Digital identity is essential for the sustainable digital transformation of society, the public sector and the economy.
One question arises: Under what circumstances can digital identification be a tool for inclusion or pose a risk to the rights of individuals?
Amid this dilemma comes the global Good ID movement, which seeks to recognize and promote the development identification technology that guarantee privacy, add value to the user, without discrimination and leaving no one behind.
This report aims to address that question and inform the debate about digital identities in Latin America.
Ensuring that the State recognizes the identity of all individuals has entered as a priority in the international agenda. “One billion people in the world do not have a legal way to prove their identity”, says the World Bank, through the Identification for Development (ID4D) initiative. The 2030 Agenda established objectives for sustainable development, under the coordination of the United Nations and implementation by its member states. Universalization of Legal Identity is one of its goals (SDG 16.9 - until 2030, providing legal identity for all, including birth registration).

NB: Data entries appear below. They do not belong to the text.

This is an optimization exercise on Yosys and OpenROAD, whose aim is small area, not a production implementation. In this exercise RTL edits were held to simulation tests only and were not proved equivalent to the original. Power is estimated from default activity; no workload was simulated.

===== flow/config.mk =====
export PLATFORM = sky130hd
export DESIGN_NAME = htm_core
export DESIGN_NICKNAME = htm_core
export VERILOG_FILES = /design/flow/design.v
export SDC_FILE = /design/flow/constraint.sdc
export NUM_CORES = 4
export LEC_CHECK = 0
export CAP_MARGIN = 20
export CELL_PAD_IN_SITES_DETAIL_PLACEMENT = 1
export CELL_PAD_IN_SITES_GLOBAL_PLACEMENT = 2
export CORE_MARGIN = 2
export CORE_UTILIZATION = 30
export SLEW_MARGIN = 20

===== flow/design.v =====
module htm_core (
    input  wire        clk,
    input  wire        rst,
    input  wire        cfg_dialect,    
    input  wire        cfg_xor_reg,    
    input  wire [16:0] prog_len,       
    input  wire        cmd_valid,
    output wire        cmd_ready,
    input  wire [15:0] cmd_count,
    input  wire        cmd_inject,
    input  wire [39:0] cmd_instr,
    output wire [15:0] imem_addr,
    input  wire [39:0] imem_rdata,
    output wire [7:0]  gin_addr,
    input  wire [15:0] gin_rdata,
    output wire        gout_we,
    output wire [7:0]  gout_addr,
    output wire [15:0] gout_data,
    input  wire [5:0]  dbg_addr,
    output wire [15:0] dbg_data,
    output wire [5:0]  slen,
    output wire        runnable,
    output wire        faulted,
    output wire [2:0]  fault_code
);
    localparam DEPTH = 32;
    localparam [7:0] OP_CONST = 8'h01, OP_PUSH  = 8'h02, OP_POP    = 8'h03,
                     OP_LOAD  = 8'h04, OP_STORE = 8'h05, OP_COPY   = 8'h06,
                     OP_JUMPIF= 8'h07, OP_NOT   = 8'h08, OP_ADD    = 8'h09,
                     OP_MULT  = 8'h0A, OP_AND   = 8'h0B, OP_OR     = 8'h0C,
                     OP_XOR   = 8'h0D, OP_LSHIFT= 8'h0E, OP_RSHIFT = 8'h0F,
                     OP_EQUALS= 8'h10, OP_LESS  = 8'h11, OP_INPUT  = 8'h12,
                     OP_OUTPUT= 8'h13;
    localparam [2:0] F_NONE = 3'd0, F_HALTED = 3'd1, F_UNREC = 3'd2,
                     F_REG  = 3'd3, F_UNDER  = 3'd4, F_GRID  = 3'd5,
                     F_OVER = 3'd6;
    localparam [2:0] S_IDLE = 3'd0, S_FETCH = 3'd1, S_LOAD = 3'd2, S_EXEC = 3'd3,
                     S_GRID = 3'd4;
    reg [2:0]  state;
    reg [15:0] x [0:7];
    reg [15:0] stk [0:DEPTH-1];
    reg [5:0]  len;
    reg        flt;
    reg [2:0]  fcode;
    reg [39:0] ir;
    reg [15:0] remaining;     
    integer i;
    wire [15:0] pc = x[0];
    wire        pc_ok = {1'b0, pc} < prog_len;
    assign cmd_ready  = (state == S_IDLE);
    assign imem_addr  = pc;
    assign slen       = len;
    assign runnable   = pc_ok;
    assign faulted    = flt;
    assign fault_code = fcode;
    assign dbg_data   = dbg_addr[5] ? stk[dbg_addr[4:0]] : x[dbg_addr[2:0]];
    wire [7:0]  op = ir[39:32];
    wire [15:0] fa = ir[31:16];
    wire [15:0] fb = ir[15:0];
    wire        rd = cfg_dialect;
    wire [15:0] pc_inc = pc + 16'd1;
    wire [15:0] va = (fa[2:0] == 3'd0) ? pc_inc : x[fa[2:0]];
    wire [15:0] vb = (fb[2:0] == 3'd0) ? pc_inc : x[fb[2:0]];
    wire [15:0] s_top = stk[len[4:0] - 5'd1];
    wire [15:0] s_nxt = stk[len[4:0] - 5'd2];
    wire [16:0] ld_addr = {1'b0, x[1]} + {1'b0, vb};
    wire        ld_ok   = ld_addr < {11'd0, len};
    wire [15:0] s_idx = stk[ld_addr[4:0]];
    reg legal, use_a, use_b;
    always @* begin
        legal = 1'b1; use_a = 1'b0; use_b = 1'b0;
        case (op)
            OP_CONST:  use_a = rd;
            OP_PUSH, OP_POP: use_a = 1'b1;
            OP_LOAD, OP_STORE, OP_COPY: begin use_a = 1'b1; use_b = 1'b1; end
            OP_JUMPIF: begin use_a = 1'b1; use_b = rd; end
            OP_NOT:    use_a = rd;
            OP_ADD, OP_MULT, OP_AND, OP_OR, OP_LSHIFT, OP_RSHIFT,
            OP_EQUALS, OP_LESS, OP_INPUT, OP_OUTPUT: begin use_a = rd; use_b = rd; end
            OP_XOR: begin legal = ~rd | cfg_xor_reg; use_a = rd; use_b = rd; end
            default: legal = 1'b0;
        endcase
    end
    wire bad_reg = (use_a && fa[15:3] != 13'd0) || (use_b && fb[15:3] != 13'd0);
    wire [15:0] lhs = rd ? va : s_nxt;
    wire [15:0] rhs = rd ? vb : s_top;
    reg [15:0] alu;
    always @* begin
        case (op)
            OP_NOT:    alu = rd ? ~va : ~s_top;
            OP_ADD:    alu = lhs + rhs;
            OP_MULT:   alu = lhs * rhs;
            OP_AND:    alu = lhs & rhs;
            OP_OR:     alu = lhs | rhs;
            OP_XOR:    alu = lhs ^ rhs;
            OP_LSHIFT: alu = (rhs[15:4] != 12'd0) ? 16'd0 : (lhs << rhs[3:0]);
            OP_RSHIFT: alu = (rhs[15:4] != 12'd0) ? 16'd0 : (lhs >> rhs[3:0]);
            OP_EQUALS: alu = {15'd0, lhs == rhs};
            OP_LESS:   alu = {15'd0, lhs < rhs};
            default:   alu = 16'd0;
        endcase
    end
    wire [15:0] gx = lhs;
    wire [15:0] gy = rhs;
    wire        grid_ok = (gx[15:4] == 12'd0) && (gy[15:4] == 12'd0);
    reg        f_any;
    reg [2:0]  f_code;
    reg        reg_we;
    reg [2:0]  reg_wa;
    reg [15:0] reg_wd;
    reg        jump;
    reg [15:0] jump_to;
    reg        stk_we;
    reg [4:0]  stk_wa;
    reg [15:0] stk_wd;
    reg [5:0]  len_nx;
    reg        out_we;
    reg        is_input;
    always @* begin
        f_any = 1'b0; f_code = F_NONE;
        reg_we = 1'b0; reg_wa = fa[2:0]; reg_wd = 16'd0;
        jump = 1'b0; jump_to = va;
        stk_we = 1'b0; stk_wa = len[4:0]; stk_wd = 16'd0;
        len_nx = len;
        out_we = 1'b0; is_input = 1'b0;
        if (!legal) begin
            f_any = 1'b1; f_code = F_UNREC;
        end else if (bad_reg) begin
            f_any = 1'b1; f_code = F_REG;
        end else begin
            case (op)
                OP_CONST: begin
                    if (rd) begin
                        reg_we = 1'b1; reg_wd = fb;
                    end else if (len == DEPTH) begin
                        f_any = 1'b1; f_code = F_OVER;
                    end else begin
                        stk_we = 1'b1; stk_wd = fb; len_nx = len + 6'd1;
                    end
                end
                OP_PUSH: begin
                    if (len == DEPTH) begin
                        f_any = 1'b1; f_code = F_OVER;
                    end else begin
                        stk_we = 1'b1; stk_wd = va; len_nx = len + 6'd1;
                    end
                end
                OP_POP: begin
                    if (len == 6'd0) begin
                        f_any = 1'b1; f_code = F_UNDER;
                    end else begin
                        reg_we = 1'b1; reg_wd = s_top; len_nx = len - 6'd1;
                    end
                end
                OP_LOAD: begin
                    if (!ld_ok) begin
                        f_any = 1'b1; f_code = F_UNDER;
                    end else begin
                        reg_we = 1'b1; reg_wd = s_idx;
                    end
                end
                OP_STORE: begin
                    if (!ld_ok) begin
                        f_any = 1'b1; f_code = F_UNDER;
                    end else begin
                        stk_we = 1'b1; stk_wa = ld_addr[4:0]; stk_wd = va;
                    end
                end
                OP_COPY: begin
                    reg_we = 1'b1; reg_wd = vb;
                end
                OP_JUMPIF: begin
                    if (rd) begin
                        jump = (vb == 16'd0);
                    end else if (len == 6'd0) begin
                        f_any = 1'b1; f_code = F_UNDER;
                    end else begin
                        jump = (s_top == 16'd0); len_nx = len - 6'd1;
                    end
                end
                OP_NOT: begin
                    if (rd) begin
                        reg_we = 1'b1; reg_wd = alu;
                    end else if (len == 6'd0) begin
                        f_any = 1'b1; f_code = F_UNDER;
                    end else begin
                        stk_we = 1'b1; stk_wa = len[4:0] - 5'd1; stk_wd = alu;
                    end
                end
                OP_INPUT, OP_OUTPUT: begin
                    if (!rd && len < 6'd2) begin
                        f_any = 1'b1; f_code = F_UNDER;
                    end else if (!grid_ok) begin
                        f_any = 1'b1; f_code = F_GRID;
                    end else begin
                        if (!rd) len_nx = len - 6'd2;
                        if (op == OP_INPUT) is_input = 1'b1;
                        else out_we = 1'b1;
                    end
                end
                default: begin  
                    if (rd) begin
                        reg_we = 1'b1; reg_wd = alu;
                    end else if (len < 6'd2) begin
                        f_any = 1'b1; f_code = F_UNDER;
                    end else begin
                        stk_we = 1'b1; stk_wa = len[4:0] - 5'd2; stk_wd = alu;
                        len_nx = len - 6'd1;
                    end
                end
            endcase
        end
    end
    wire [15:0] pc_nx = jump ? jump_to : ((reg_we && reg_wa == 3'd0) ? reg_wd : pc_inc);
    assign gin_addr  = is_input ? {gy[3:0], gx[3:0]} : 8'd0;
    assign gout_we   = (state == S_EXEC) && out_we;
    assign gout_addr = {gy[3:0], gx[3:0]};
    assign gout_data = x[2];
    wire go_fetch = !flt && pc_ok;
    always @(posedge clk) begin
        if (rst) begin
            state <= S_IDLE;
            for (i = 0; i < 8; i = i + 1) x[i] <= 16'd0;
            len <= 6'd0;
            flt <= 1'b0;
            fcode <= F_NONE;
            ir <= 40'd0;
            remaining <= 16'd0;
        end else begin
            case (state)
                S_IDLE: begin
                    if (cmd_valid && !flt) begin
                        if (cmd_inject) begin
                            ir <= cmd_instr;
                            remaining <= 16'd0;
                            state <= S_EXEC;
                        end else if (cmd_count != 16'd0) begin
                            if (!pc_ok) begin
                                flt <= 1'b1;
                                fcode <= F_HALTED;
                            end else begin
                                remaining <= cmd_count - 16'd1;
                                state <= S_FETCH;
                            end
                        end
                    end
                end
                S_FETCH: begin
                    state <= S_LOAD;
                end
                S_LOAD: begin
                    ir <= imem_rdata;
                    state <= S_EXEC;
                end
                S_EXEC: begin
                    if (f_any) begin
                        flt <= 1'b1;
                        fcode <= f_code;
                        state <= S_IDLE;
                    end else begin
                        x[0] <= pc_nx;
                        if (reg_we && reg_wa != 3'd0) x[reg_wa] <= reg_wd;
                        if (stk_we) stk[stk_wa] <= stk_wd;
                        len <= len_nx;
                        if (is_input)
                            state <= S_GRID;
                        else if (remaining != 16'd0 && {1'b0, pc_nx} < prog_len)
                            state <= S_FETCH;
                        else
                            state <= S_IDLE;
                        if (!is_input && remaining != 16'd0) remaining <= remaining - 16'd1;
                    end
                end
                S_GRID: begin
                    x[2] <= gin_rdata;
                    if (remaining != 16'd0 && go_fetch) begin
                        remaining <= remaining - 16'd1;
                        state <= S_FETCH;
                    end else begin
                        state <= S_IDLE;
                    end
                end
                default: state <= S_IDLE;
            endcase
        end
    end
endmodule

Digital identities are gaining more and more prominence as they are a pillar of the digital transformation. The challenge is that without legal proof of identity, a person cannot be included in almost any social protection program, perform basic everyday acts like opening a bank account or accessing health services. It is worth noting that the access to these basic services is increasingly digital in Latin America: 60% of countries in the region provide digital government services.
Hence, this study diagnosed through literature review and interviews that, in order to speak about appropriate uses of digital identity in Latin America, inclusion has to be at the heart of the identification practices, technologies and policies.
It is important to emphasize, for example, that although Brazil is one of the four countries with a legal framework related to identification in Latin America, the General Data Protection Law is not yet into force, nor the national civil identification law was implemented.
3.2 million unregistered children in the region (UNICEF, 2016).
Roughly 1 in 3 Latin Americans remain without Internet access (UNESCO, 2017).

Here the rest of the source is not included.